Work item
When the string "property" occurs in a line of the records, show that line.

Stored data
= = =

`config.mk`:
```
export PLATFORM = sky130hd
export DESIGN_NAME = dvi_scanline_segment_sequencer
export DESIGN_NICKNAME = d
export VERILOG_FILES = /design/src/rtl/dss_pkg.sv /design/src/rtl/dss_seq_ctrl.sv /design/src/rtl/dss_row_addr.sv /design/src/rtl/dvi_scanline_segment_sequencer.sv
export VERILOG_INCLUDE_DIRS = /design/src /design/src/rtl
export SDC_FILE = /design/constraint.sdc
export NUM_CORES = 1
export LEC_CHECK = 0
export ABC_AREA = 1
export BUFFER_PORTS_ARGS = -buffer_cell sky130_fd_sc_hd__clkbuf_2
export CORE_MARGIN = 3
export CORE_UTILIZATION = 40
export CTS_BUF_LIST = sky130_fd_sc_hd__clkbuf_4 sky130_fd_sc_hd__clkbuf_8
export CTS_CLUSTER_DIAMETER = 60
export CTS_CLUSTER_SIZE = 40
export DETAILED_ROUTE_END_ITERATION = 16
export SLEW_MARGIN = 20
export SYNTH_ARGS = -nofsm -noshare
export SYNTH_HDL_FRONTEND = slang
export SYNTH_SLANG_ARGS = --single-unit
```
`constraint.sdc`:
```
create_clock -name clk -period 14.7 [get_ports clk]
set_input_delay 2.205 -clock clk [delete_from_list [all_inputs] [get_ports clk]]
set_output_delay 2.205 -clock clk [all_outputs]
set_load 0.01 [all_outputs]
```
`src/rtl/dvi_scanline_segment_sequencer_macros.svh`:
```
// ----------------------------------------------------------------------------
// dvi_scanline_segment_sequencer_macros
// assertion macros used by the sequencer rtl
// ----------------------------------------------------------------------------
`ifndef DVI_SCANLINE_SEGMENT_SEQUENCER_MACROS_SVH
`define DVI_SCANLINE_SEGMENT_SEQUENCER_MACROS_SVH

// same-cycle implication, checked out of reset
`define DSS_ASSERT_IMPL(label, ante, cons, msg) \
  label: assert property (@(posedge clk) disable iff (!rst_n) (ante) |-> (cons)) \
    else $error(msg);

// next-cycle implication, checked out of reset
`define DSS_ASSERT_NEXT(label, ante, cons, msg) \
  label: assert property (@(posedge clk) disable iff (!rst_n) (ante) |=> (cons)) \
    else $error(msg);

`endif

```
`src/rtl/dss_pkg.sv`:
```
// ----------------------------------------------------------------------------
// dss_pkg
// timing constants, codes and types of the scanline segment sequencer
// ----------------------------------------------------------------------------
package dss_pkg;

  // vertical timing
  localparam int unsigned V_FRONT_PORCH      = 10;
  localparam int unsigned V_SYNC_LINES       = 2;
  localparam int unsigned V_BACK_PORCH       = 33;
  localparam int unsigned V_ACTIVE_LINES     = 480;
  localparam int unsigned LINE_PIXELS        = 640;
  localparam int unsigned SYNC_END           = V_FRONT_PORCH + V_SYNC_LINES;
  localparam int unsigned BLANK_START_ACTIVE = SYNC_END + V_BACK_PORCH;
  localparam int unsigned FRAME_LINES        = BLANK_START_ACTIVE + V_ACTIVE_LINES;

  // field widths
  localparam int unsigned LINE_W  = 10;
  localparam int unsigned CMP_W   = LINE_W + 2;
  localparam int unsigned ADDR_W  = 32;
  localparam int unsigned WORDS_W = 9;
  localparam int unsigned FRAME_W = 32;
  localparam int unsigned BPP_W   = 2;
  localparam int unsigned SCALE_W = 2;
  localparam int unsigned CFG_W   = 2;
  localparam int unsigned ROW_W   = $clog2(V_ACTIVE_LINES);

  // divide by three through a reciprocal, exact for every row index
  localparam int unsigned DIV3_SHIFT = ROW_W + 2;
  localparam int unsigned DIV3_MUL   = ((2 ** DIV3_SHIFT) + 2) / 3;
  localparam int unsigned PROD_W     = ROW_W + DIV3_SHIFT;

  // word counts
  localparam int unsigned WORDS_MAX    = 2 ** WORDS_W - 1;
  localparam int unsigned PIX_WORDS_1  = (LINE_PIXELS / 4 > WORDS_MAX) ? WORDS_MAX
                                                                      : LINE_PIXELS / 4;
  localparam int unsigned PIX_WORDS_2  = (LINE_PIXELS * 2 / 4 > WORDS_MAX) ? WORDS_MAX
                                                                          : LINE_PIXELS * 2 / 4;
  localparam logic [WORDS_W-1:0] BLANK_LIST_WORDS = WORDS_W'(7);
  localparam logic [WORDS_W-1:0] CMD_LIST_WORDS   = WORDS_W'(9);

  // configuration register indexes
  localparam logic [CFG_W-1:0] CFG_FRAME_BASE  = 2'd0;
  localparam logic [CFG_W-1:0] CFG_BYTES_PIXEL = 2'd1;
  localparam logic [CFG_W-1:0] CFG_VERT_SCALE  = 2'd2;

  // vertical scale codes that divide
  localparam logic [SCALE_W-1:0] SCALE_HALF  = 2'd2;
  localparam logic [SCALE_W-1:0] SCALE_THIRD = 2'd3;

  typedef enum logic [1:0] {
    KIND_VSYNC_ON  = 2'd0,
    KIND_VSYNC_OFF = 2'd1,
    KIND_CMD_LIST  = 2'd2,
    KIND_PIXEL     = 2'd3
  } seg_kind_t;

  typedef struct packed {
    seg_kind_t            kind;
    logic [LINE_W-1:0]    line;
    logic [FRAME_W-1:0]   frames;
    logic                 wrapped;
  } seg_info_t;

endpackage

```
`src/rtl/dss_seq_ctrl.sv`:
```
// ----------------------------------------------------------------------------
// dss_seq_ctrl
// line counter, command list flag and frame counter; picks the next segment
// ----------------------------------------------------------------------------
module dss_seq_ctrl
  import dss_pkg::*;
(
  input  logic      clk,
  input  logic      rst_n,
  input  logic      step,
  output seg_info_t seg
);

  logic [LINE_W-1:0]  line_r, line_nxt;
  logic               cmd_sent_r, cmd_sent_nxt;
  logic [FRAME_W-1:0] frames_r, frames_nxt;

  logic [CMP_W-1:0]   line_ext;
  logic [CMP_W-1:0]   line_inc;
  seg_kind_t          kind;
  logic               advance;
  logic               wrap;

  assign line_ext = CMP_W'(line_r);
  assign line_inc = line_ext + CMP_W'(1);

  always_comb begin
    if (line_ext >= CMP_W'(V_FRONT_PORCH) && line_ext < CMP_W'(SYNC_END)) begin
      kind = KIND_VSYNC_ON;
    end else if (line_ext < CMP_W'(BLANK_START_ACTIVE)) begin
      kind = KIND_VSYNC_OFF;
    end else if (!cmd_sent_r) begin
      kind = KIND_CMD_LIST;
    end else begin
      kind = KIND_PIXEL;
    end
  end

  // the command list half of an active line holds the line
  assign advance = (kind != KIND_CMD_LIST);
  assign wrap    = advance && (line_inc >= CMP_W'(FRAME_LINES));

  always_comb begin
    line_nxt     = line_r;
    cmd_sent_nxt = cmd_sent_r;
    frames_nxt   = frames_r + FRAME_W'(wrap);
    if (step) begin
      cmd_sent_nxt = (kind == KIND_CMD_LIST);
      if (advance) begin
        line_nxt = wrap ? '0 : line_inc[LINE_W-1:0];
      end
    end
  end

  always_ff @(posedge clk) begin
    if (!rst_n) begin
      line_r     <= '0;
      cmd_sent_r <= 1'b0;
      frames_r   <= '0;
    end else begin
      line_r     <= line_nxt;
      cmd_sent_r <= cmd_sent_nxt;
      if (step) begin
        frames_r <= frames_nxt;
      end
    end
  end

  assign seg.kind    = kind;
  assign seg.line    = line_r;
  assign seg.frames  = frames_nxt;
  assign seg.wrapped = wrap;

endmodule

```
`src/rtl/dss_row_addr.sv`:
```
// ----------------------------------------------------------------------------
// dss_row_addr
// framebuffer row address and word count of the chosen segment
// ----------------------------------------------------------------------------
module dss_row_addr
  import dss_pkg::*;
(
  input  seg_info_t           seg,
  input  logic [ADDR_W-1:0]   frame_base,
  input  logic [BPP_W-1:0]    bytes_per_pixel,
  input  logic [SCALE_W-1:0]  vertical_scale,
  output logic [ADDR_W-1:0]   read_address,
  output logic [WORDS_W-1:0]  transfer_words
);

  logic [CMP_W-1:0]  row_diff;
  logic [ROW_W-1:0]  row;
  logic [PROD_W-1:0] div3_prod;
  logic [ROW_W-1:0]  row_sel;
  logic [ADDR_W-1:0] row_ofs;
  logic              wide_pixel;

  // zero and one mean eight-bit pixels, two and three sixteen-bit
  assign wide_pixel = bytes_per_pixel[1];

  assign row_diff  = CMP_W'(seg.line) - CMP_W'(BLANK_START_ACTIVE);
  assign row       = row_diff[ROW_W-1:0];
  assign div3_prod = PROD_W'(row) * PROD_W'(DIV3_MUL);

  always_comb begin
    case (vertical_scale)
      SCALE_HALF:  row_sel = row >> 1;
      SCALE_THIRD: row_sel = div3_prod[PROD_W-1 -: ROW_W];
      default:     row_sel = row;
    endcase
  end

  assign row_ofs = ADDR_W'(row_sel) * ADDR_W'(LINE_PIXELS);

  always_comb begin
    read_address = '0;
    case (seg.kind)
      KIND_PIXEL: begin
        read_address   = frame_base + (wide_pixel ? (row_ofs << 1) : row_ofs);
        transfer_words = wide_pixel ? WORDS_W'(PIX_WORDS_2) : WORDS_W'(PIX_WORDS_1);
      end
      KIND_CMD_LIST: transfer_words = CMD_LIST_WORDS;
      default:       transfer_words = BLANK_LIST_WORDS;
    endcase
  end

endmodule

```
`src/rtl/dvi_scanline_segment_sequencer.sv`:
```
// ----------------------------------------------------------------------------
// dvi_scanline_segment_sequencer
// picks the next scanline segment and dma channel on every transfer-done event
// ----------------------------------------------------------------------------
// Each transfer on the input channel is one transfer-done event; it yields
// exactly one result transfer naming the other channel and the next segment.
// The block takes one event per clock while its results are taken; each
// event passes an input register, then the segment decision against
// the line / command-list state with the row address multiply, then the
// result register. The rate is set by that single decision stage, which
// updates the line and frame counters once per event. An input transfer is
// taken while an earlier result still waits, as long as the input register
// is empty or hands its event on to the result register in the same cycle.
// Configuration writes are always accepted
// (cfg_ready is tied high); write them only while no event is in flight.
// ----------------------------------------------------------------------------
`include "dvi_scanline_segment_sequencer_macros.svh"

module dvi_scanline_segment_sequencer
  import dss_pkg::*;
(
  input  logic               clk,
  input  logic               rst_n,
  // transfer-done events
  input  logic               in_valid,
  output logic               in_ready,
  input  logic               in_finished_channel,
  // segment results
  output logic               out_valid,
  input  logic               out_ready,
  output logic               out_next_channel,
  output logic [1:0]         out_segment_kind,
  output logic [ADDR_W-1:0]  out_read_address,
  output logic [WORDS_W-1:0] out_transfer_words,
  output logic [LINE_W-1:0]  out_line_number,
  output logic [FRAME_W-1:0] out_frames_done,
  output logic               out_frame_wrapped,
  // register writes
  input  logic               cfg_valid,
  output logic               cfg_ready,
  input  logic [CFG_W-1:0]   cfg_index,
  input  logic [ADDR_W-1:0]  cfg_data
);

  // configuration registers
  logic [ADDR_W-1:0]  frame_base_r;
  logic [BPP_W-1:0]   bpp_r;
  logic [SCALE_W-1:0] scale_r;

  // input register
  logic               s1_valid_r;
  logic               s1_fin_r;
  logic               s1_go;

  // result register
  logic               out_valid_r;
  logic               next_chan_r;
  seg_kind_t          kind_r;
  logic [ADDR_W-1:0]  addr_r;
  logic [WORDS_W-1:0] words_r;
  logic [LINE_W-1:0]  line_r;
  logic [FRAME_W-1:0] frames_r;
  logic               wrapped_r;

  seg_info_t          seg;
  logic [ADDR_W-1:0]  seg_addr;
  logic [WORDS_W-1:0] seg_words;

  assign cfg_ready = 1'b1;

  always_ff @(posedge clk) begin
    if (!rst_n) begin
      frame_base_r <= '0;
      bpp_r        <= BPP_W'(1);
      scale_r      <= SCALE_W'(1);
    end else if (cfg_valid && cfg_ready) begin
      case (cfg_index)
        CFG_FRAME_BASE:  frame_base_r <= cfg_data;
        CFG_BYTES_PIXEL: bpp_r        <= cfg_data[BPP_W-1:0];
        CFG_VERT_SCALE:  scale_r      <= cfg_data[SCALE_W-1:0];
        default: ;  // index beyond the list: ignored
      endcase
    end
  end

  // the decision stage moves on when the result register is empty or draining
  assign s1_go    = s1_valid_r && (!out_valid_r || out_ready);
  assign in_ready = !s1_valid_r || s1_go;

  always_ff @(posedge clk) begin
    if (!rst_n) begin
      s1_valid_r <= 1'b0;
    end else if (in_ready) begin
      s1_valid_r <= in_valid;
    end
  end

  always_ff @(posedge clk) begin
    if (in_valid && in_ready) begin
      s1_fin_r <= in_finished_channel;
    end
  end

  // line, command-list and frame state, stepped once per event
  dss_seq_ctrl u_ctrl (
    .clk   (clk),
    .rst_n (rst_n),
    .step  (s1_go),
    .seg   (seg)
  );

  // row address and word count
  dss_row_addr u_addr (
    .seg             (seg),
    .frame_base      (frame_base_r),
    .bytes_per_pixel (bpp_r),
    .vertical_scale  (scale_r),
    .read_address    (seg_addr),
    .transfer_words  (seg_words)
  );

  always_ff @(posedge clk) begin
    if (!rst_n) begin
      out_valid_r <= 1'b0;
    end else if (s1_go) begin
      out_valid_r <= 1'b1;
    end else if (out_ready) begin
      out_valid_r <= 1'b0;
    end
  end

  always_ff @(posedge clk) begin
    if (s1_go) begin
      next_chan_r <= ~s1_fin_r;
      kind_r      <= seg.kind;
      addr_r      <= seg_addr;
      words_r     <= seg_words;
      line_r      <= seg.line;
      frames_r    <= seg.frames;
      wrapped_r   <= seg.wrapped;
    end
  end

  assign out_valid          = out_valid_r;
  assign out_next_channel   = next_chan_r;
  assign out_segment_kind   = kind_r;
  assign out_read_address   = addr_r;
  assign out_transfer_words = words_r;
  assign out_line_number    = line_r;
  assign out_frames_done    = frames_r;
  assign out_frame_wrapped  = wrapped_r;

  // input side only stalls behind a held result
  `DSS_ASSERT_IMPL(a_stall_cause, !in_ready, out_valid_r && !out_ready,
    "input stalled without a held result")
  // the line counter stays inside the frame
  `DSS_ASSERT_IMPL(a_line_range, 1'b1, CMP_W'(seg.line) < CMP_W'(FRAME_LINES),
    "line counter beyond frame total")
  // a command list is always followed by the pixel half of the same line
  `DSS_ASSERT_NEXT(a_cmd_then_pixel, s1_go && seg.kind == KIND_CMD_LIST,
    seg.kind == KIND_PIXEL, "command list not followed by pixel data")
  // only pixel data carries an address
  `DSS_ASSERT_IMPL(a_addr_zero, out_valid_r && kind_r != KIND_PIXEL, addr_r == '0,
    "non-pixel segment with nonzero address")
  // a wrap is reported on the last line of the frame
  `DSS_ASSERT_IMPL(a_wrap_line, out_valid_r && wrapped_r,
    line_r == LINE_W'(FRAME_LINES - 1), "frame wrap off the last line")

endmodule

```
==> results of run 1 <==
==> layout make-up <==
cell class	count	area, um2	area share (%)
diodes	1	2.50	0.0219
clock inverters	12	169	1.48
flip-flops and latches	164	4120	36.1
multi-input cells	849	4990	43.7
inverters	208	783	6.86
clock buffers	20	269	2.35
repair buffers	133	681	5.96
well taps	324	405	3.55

= = =

Answer for the task
  label: assert property (@(posedge clk) disable iff (!rst_n) (ante) |-> (cons)) \
  label: assert property (@(posedge clk) disable iff (!rst_n) (ante) |=> (cons)) \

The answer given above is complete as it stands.